La precariedad del régimen militar se agudizó con las manifestaciones callejeras. Las ambiciones de sus ministros habían ya condenado al gobierno. A principios de abril el titular de Gobierno, Antonio Seleme, el más audaz de los ministros conspiradores, tomó contacto con la oposición, particularmente con el MNR (Siles Zuazo, Lechín), partido al que Seleme incluso juró, y con FSB (Únzaga). El ocho, una reunión del ministro con un joven dirigente falangista terminó con la salida de Falange del golpe, por discrepancias de programa y eventual distribución de cargos.
Tras algunas horas de terrible confusión se formó una junta civil presidida por el presidente de la corte Superior de La Paz, Tomás Monje que en esos días se hallaba enfermo, por lo que durante veintiséis días presidió la junta Néstor Guillen Olmos.

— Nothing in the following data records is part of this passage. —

--- src/burst_mem.sv ---
// Burst memory: small buffer of bytes for one transfer, registered read data
module burst_mem #(
    parameter int DEPTH = 16,
    parameter int AW = 4
) (
    // Clock
    input wire logic sys_clk,
    // Write port
    input wire logic wr_en,
    input wire logic [AW-1:0] wr_addr,
    input wire logic [7:0] wr_data,
    // Read port
    input wire logic [AW-1:0] rd_addr,
    output logic [7:0] rd_data
);
    logic [7:0] mem [DEPTH];

    initial begin
        if (DEPTH > (1 << AW)) begin
            $error("burst_mem depth exceeds address range");
        end
    end

    // Storage and registered read; no reset, contents are written before read
    always_ff @(posedge sys_clk) begin
        if (wr_en) begin
            mem[wr_addr] <= wr_data;
        end
        rd_data <= mem[rd_addr];
    end
endmodule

Respaldada por lo que quedaba de los partidos tradicionales (sobre todo el PURS) y el PIR, la junta se impuso la tarea de convocar a elecciones y entregar el gobierno al ganador.
El colgamiento de Villarroel dividió al país en dos. La ruptura que se había vivido desde el comienzo de los gobiernos militares de posguerra llegó a un punto de no retorno. Los jefes del gobierno depuesto fueron exiliados, presos o perseguidos. La experiencia de la derrota de los conservadores en las elecciones parlamentarias llevó a la proscripción de muchos dirigentes y a una sectarización de posiciones.

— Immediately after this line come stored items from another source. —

## config.mk

```make
export PLATFORM = sky130hd
export DESIGN_NAME = fsps_top
export DESIGN_NICKNAME = d
export VERILOG_FILES = /design/src/design/fsps_op_timer.v /design/src/design/fsps_page_buffer.v /design/src/design/fsps_top.v
export VERILOG_INCLUDE_DIRS = /design/src /design/src/design
export SDC_FILE = /design/constraint.sdc
export NUM_CORES = 2
export LEC_CHECK = 0
export BUFFER_PORTS_ARGS = -buffer_cell sky130_fd_sc_hd__clkbuf_2
export CORE_MARGIN = 2
export CORE_UTILIZATION = 60
export CTS_BUF_LIST = sky130_fd_sc_hd__clkbuf_8
export CTS_CLUSTER_DIAMETER = 50
export DETAILED_ROUTE_END_ITERATION = 12
export PLACE_DENSITY = 0.76
export SYNTH_ARGS = -nofsm -noshare
export SYNTH_HDL_FRONTEND = slang
export SYNTH_HIERARCHICAL = 1
export SYNTH_SLANG_ARGS = --single-unit
```

## constraint.sdc

```tcl
create_clock -name clk -period 5 [get_ports clk]
set_input_delay 1 -clock clk [delete_from_list [all_inputs] [get_ports clk]]
set_output_delay 1 -clock clk [all_outputs]
set_load 0.01 [all_outputs]
```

El 27 de septiembre de 1946 un incidente menor en palacio de gobierno terminó en una nueva tragedia. Luis Oblitas, oficial retirado del ejército, que había increpado al Presidente Monje, fue golpeado y trasladado al panóptico (cárcel pública). Una multitud exigió su entrega al encargado de la cárcel y pidió además a Eguino y Escobar presos por el nuevo gobierno. Tras ser arrastrados desde la prisión hasta la plaza, los tres terminaron colgados en los mismos faroles de la plaza Murillo donde se había inmolado a Villarroel, apenas dos meses después del holocausto. Ninguna autoridad impidió esta nueva aberración.
El país había inflado excesivamente la burocracia estatal (de 6.000 a 26.000 empleados en sólo 15 años), el ejército se comía una parte excesiva de la torta presupuestaria (casi el 40 %) y la economía comenzaba a sufrir la declinación de la minería, que tras la segunda guerra no volvería a las cotas exportadoras del pasado y, lo que es más grave, atravesaba un período crítico de empobrecimiento, no se explotaban nuevas vetas y no se implementaba tecnología nueva o , reponía la maquinaria desgastada.